**The task**
Extract each line holding the word "name" from the entries.

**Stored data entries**
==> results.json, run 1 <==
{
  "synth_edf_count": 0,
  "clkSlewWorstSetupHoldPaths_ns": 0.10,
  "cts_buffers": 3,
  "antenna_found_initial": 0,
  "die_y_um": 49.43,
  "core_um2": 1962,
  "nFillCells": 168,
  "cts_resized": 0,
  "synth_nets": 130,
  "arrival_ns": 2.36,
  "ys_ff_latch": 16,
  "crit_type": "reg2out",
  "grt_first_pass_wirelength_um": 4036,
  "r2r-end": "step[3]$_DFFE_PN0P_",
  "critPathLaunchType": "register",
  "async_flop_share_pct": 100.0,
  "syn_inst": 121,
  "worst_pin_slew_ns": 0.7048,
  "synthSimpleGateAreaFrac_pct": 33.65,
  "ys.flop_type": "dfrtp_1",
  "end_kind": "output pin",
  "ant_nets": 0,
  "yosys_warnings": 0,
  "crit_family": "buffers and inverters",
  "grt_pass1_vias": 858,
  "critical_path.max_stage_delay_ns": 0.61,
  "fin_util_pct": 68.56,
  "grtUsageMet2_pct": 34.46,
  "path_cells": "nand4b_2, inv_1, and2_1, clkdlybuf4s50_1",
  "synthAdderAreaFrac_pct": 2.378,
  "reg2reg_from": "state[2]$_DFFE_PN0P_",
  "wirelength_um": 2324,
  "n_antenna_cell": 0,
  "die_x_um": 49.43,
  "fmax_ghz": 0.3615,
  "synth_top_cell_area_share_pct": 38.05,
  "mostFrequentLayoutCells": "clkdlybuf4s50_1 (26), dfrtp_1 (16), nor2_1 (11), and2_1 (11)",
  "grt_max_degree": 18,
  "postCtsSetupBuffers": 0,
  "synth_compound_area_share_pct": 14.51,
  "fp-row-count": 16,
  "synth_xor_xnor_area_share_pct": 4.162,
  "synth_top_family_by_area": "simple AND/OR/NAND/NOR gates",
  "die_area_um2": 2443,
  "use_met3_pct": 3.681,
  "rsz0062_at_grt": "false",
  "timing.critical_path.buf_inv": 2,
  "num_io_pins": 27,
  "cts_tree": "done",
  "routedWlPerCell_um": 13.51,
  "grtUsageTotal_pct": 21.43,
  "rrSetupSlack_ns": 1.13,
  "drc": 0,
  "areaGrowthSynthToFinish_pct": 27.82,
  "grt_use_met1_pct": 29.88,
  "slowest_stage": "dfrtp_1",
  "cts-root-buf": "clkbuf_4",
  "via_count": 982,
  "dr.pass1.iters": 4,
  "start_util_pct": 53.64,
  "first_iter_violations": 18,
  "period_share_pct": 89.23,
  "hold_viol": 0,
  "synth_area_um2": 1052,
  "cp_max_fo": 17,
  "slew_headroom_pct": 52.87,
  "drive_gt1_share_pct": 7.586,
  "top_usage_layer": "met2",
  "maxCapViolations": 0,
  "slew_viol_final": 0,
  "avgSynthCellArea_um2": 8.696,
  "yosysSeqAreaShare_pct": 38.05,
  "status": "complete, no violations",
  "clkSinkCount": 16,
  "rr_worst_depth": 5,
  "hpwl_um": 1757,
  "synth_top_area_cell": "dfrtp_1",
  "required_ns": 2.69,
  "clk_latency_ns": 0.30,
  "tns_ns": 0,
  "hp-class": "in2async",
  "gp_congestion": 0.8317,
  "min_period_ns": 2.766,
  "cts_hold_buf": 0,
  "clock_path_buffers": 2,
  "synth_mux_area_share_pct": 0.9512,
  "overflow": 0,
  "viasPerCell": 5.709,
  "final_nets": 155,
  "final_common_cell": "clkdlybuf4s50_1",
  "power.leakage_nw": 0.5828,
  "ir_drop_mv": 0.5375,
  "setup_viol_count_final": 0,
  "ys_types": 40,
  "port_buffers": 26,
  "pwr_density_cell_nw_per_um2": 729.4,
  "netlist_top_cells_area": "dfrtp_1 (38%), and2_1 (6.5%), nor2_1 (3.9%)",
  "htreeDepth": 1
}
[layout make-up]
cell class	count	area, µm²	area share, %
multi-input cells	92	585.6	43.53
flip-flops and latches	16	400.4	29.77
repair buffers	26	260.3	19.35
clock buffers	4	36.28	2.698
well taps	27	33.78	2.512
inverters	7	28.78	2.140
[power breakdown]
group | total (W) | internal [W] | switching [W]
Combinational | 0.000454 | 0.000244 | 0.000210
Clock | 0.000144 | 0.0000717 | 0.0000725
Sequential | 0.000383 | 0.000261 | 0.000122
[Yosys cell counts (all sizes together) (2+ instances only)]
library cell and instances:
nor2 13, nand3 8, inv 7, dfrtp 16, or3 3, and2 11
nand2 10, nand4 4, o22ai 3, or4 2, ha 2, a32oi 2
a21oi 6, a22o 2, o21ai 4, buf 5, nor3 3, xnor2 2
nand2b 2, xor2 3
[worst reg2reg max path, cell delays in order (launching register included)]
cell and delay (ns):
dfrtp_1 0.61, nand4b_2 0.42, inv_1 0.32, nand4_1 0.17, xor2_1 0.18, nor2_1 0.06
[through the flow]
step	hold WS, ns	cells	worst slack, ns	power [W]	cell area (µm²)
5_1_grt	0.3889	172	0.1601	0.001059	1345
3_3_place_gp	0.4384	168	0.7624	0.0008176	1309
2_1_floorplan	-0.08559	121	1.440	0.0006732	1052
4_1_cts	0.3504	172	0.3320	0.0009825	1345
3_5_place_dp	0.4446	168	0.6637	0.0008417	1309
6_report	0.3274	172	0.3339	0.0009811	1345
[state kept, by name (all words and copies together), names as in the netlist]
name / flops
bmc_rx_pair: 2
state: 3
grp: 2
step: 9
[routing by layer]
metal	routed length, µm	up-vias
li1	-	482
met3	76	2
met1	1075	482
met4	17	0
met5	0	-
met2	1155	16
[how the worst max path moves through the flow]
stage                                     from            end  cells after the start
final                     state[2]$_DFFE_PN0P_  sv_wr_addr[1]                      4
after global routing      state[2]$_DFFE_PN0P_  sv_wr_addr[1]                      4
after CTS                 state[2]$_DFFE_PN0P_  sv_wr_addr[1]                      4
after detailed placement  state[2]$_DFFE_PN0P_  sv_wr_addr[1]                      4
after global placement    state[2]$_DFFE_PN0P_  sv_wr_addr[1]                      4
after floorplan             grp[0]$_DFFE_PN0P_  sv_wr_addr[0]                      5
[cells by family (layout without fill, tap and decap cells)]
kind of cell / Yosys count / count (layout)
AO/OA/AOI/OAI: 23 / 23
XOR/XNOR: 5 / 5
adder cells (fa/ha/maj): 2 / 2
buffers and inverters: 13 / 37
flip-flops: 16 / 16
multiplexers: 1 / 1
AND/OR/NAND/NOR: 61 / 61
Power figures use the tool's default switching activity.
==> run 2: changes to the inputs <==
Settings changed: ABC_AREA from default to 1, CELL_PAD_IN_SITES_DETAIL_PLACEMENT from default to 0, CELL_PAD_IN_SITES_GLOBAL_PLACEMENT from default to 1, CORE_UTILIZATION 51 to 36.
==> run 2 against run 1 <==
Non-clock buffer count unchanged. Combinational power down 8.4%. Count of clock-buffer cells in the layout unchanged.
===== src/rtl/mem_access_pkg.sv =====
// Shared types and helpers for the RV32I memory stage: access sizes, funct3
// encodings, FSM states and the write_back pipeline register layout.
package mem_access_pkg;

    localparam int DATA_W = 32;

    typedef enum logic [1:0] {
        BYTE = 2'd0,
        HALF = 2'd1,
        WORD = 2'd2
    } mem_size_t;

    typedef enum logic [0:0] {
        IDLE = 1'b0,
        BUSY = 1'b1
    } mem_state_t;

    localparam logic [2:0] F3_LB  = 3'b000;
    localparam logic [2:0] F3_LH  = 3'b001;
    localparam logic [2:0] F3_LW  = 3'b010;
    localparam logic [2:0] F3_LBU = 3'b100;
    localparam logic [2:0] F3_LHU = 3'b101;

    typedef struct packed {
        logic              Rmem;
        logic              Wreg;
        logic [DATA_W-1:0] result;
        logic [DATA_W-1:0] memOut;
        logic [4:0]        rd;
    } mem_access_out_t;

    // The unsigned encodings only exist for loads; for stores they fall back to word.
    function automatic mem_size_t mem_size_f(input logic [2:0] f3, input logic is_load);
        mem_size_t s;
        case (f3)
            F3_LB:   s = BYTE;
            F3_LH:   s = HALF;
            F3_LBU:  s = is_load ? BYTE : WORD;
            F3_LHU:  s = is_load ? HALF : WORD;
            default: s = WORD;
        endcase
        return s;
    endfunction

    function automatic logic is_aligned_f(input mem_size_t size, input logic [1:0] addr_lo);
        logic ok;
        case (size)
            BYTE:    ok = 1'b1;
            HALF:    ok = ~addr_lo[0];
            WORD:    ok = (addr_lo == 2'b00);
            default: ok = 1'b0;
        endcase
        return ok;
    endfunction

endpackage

**Exercise response**
[state kept, by name (all words and copies together), names as in the netlist]
name / flops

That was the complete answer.